══ Material for the task ══

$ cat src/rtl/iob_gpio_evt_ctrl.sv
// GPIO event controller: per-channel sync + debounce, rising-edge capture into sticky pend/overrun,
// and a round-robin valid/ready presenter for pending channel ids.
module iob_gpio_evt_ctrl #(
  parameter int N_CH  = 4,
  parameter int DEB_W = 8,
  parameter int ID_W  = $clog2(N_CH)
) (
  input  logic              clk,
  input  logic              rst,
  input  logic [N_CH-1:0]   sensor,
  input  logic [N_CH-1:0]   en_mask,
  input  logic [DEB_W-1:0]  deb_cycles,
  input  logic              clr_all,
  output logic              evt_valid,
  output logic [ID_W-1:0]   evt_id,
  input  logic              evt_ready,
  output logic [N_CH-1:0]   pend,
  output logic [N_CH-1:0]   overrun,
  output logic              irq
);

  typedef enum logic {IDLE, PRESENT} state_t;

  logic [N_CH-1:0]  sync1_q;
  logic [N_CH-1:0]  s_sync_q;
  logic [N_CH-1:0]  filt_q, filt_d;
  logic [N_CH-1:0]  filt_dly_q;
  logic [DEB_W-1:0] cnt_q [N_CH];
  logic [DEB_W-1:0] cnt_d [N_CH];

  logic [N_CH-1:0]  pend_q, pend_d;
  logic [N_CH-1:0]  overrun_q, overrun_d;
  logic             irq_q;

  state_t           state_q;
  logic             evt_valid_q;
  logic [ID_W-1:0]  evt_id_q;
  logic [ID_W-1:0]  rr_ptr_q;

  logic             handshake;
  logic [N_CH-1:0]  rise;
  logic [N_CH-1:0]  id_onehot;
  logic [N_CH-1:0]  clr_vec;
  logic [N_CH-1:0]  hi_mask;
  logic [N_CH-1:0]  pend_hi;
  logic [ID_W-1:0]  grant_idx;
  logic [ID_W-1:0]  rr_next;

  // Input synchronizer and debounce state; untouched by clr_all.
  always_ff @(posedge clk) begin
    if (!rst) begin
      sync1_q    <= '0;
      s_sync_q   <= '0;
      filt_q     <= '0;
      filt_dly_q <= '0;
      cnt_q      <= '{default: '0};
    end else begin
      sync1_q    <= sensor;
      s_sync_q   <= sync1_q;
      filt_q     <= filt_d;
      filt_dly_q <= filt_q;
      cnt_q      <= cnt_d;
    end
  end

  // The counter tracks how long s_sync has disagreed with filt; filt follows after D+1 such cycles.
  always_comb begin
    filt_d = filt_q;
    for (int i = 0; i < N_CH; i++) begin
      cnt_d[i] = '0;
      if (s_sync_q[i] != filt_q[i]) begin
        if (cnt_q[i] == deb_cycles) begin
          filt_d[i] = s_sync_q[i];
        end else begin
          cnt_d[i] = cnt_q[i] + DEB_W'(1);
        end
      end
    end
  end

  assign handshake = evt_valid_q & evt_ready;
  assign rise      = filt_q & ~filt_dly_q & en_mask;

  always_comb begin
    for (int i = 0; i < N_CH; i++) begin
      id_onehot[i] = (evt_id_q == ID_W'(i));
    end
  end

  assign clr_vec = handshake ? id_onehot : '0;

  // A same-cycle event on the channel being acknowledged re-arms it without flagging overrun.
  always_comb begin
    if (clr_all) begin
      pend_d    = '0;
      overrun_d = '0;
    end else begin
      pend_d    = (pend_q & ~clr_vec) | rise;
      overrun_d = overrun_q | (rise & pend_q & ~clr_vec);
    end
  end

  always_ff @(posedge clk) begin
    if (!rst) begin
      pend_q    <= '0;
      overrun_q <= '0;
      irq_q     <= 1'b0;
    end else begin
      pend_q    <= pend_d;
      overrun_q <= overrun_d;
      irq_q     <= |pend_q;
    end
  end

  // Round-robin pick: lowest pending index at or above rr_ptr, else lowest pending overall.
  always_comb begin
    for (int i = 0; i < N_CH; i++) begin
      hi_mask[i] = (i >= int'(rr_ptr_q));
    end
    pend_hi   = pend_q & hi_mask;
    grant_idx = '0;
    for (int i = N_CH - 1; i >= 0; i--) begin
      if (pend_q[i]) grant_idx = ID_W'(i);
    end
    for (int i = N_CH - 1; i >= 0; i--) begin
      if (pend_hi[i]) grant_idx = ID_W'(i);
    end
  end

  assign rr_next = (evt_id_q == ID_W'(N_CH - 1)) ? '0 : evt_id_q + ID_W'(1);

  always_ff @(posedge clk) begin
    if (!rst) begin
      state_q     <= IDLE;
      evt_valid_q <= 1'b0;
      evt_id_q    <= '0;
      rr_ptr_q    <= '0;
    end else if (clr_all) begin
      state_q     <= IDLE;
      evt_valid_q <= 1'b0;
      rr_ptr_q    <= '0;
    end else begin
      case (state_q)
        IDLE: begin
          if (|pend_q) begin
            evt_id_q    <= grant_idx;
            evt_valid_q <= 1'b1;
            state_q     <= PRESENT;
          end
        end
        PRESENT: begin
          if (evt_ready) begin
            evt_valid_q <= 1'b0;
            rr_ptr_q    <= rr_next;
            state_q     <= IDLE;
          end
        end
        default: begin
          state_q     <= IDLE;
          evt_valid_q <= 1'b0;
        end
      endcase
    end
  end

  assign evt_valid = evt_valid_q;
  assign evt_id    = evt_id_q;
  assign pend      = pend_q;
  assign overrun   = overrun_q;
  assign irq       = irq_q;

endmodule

═══

What to work on = Your job is to copy all the records exactly.

Result for this task =
$ cat src/rtl/iob_gpio_evt_ctrl.sv
// GPIO event controller: per-channel sync + debounce, rising-edge capture into sticky pend/overrun,
// and a round-robin valid/ready presenter for pending channel ids.
module iob_gpio_evt_ctrl #(
  parameter int N_CH  = 4,
  parameter int DEB_W = 8,
  parameter int ID_W  = $clog2(N_CH)
) (
  input  logic              clk,
  input  logic              rst,
  input  logic [N_CH-1:0]   sensor,
  input  logic [N_CH-1:0]   en_mask,
  input  logic [DEB_W-1:0]  deb_cycles,
  input  logic              clr_all,
  output logic              evt_valid,
  output logic [ID_W-1:0]   evt_id,
  input  logic              evt_ready,
  output logic [N_CH-1:0]   pend,
  output logic [N_CH-1:0]   overrun,
  output logic              irq
);

  typedef enum logic {IDLE, PRESENT} state_t;

  logic [N_CH-1:0]  sync1_q;
  logic [N_CH-1:0]  s_sync_q;
  logic [N_CH-1:0]  filt_q, filt_d;
  logic [N_CH-1:0]  filt_dly_q;
  logic [DEB_W-1:0] cnt_q [N_CH];
  logic [DEB_W-1:0] cnt_d [N_CH];

  logic [N_CH-1:0]  pend_q, pend_d;
  logic [N_CH-1:0]  overrun_q, overrun_d;
  logic             irq_q;

  state_t           state_q;
  logic             evt_valid_q;
  logic [ID_W-1:0]  evt_id_q;
  logic [ID_W-1:0]  rr_ptr_q;

  logic             handshake;
  logic [N_CH-1:0]  rise;
  logic [N_CH-1:0]  id_onehot;
  logic [N_CH-1:0]  clr_vec;
  logic [N_CH-1:0]  hi_mask;
  logic [N_CH-1:0]  pend_hi;
  logic [ID_W-1:0]  grant_idx;
  logic [ID_W-1:0]  rr_next;

  // Input synchronizer and debounce state; untouched by clr_all.
  always_ff @(posedge clk) begin
    if (!rst) begin
      sync1_q    <= '0;
      s_sync_q   <= '0;
      filt_q     <= '0;
      filt_dly_q <= '0;
      cnt_q      <= '{default: '0};
    end else begin
      sync1_q    <= sensor;
      s_sync_q   <= sync1_q;
      filt_q     <= filt_d;
      filt_dly_q <= filt_q;
      cnt_q      <= cnt_d;
    end
  end

  // The counter tracks how long s_sync has disagreed with filt; filt follows after D+1 such cycles.
  always_comb begin
    filt_d = filt_q;
    for (int i = 0; i < N_CH; i++) begin
      cnt_d[i] = '0;
      if (s_sync_q[i] != filt_q[i]) begin
        if (cnt_q[i] == deb_cycles) begin
          filt_d[i] = s_sync_q[i];
        end else begin
          cnt_d[i] = cnt_q[i] + DEB_W'(1);
        end
      end
    end
  end

  assign handshake = evt_valid_q & evt_ready;
  assign rise      = filt_q & ~filt_dly_q & en_mask;

  always_comb begin
    for (int i = 0; i < N_CH; i++) begin
      id_onehot[i] = (evt_id_q == ID_W'(i));
    end
  end

  assign clr_vec = handshake ? id_onehot : '0;

  // A same-cycle event on the channel being acknowledged re-arms it without flagging overrun.
  always_comb begin
    if (clr_all) begin
      pend_d    = '0;
      overrun_d = '0;
    end else begin
      pend_d    = (pend_q & ~clr_vec) | rise;
      overrun_d = overrun_q | (rise & pend_q & ~clr_vec);
    end
  end

  always_ff @(posedge clk) begin
    if (!rst) begin
      pend_q    <= '0;
      overrun_q <= '0;
      irq_q     <= 1'b0;
    end else begin
      pend_q    <= pend_d;
      overrun_q <= overrun_d;
      irq_q     <= |pend_q;
    end
  end

  // Round-robin pick: lowest pending index at or above rr_ptr, else lowest pending overall.
  always_comb begin
    for (int i = 0; i < N_CH; i++) begin
      hi_mask[i] = (i >= int'(rr_ptr_q));
    end
    pend_hi   = pend_q & hi_mask;
    grant_idx = '0;
    for (int i = N_CH - 1; i >= 0; i--) begin
      if (pend_q[i]) grant_idx = ID_W'(i);
    end
    for (int i = N_CH - 1; i >= 0; i--) begin
      if (pend_hi[i]) grant_idx = ID_W'(i);
    end
  end

  assign rr_next = (evt_id_q == ID_W'(N_CH - 1)) ? '0 : evt_id_q + ID_W'(1);

  always_ff @(posedge clk) begin
    if (!rst) begin
      state_q     <= IDLE;
      evt_valid_q <= 1'b0;
      evt_id_q    <= '0;
      rr_ptr_q    <= '0;
    end else if (clr_all) begin
      state_q     <= IDLE;
      evt_valid_q <= 1'b0;
      rr_ptr_q    <= '0;
    end else begin
      case (state_q)
        IDLE: begin
          if (|pend_q) begin
            evt_id_q    <= grant_idx;
            evt_valid_q <= 1'b1;
            state_q     <= PRESENT;
          end
        end
        PRESENT: begin
          if (evt_ready) begin
            evt_valid_q <= 1'b0;
            rr_ptr_q    <= rr_next;
            state_q     <= IDLE;
          end
        end
        default: begin
          state_q     <= IDLE;
          evt_valid_q <= 1'b0;
        end
      endcase
    end
  end

  assign evt_valid = evt_valid_q;
  assign evt_id    = evt_id_q;
  assign pend      = pend_q;
  assign overrun   = overrun_q;
  assign irq       = irq_q;

endmodule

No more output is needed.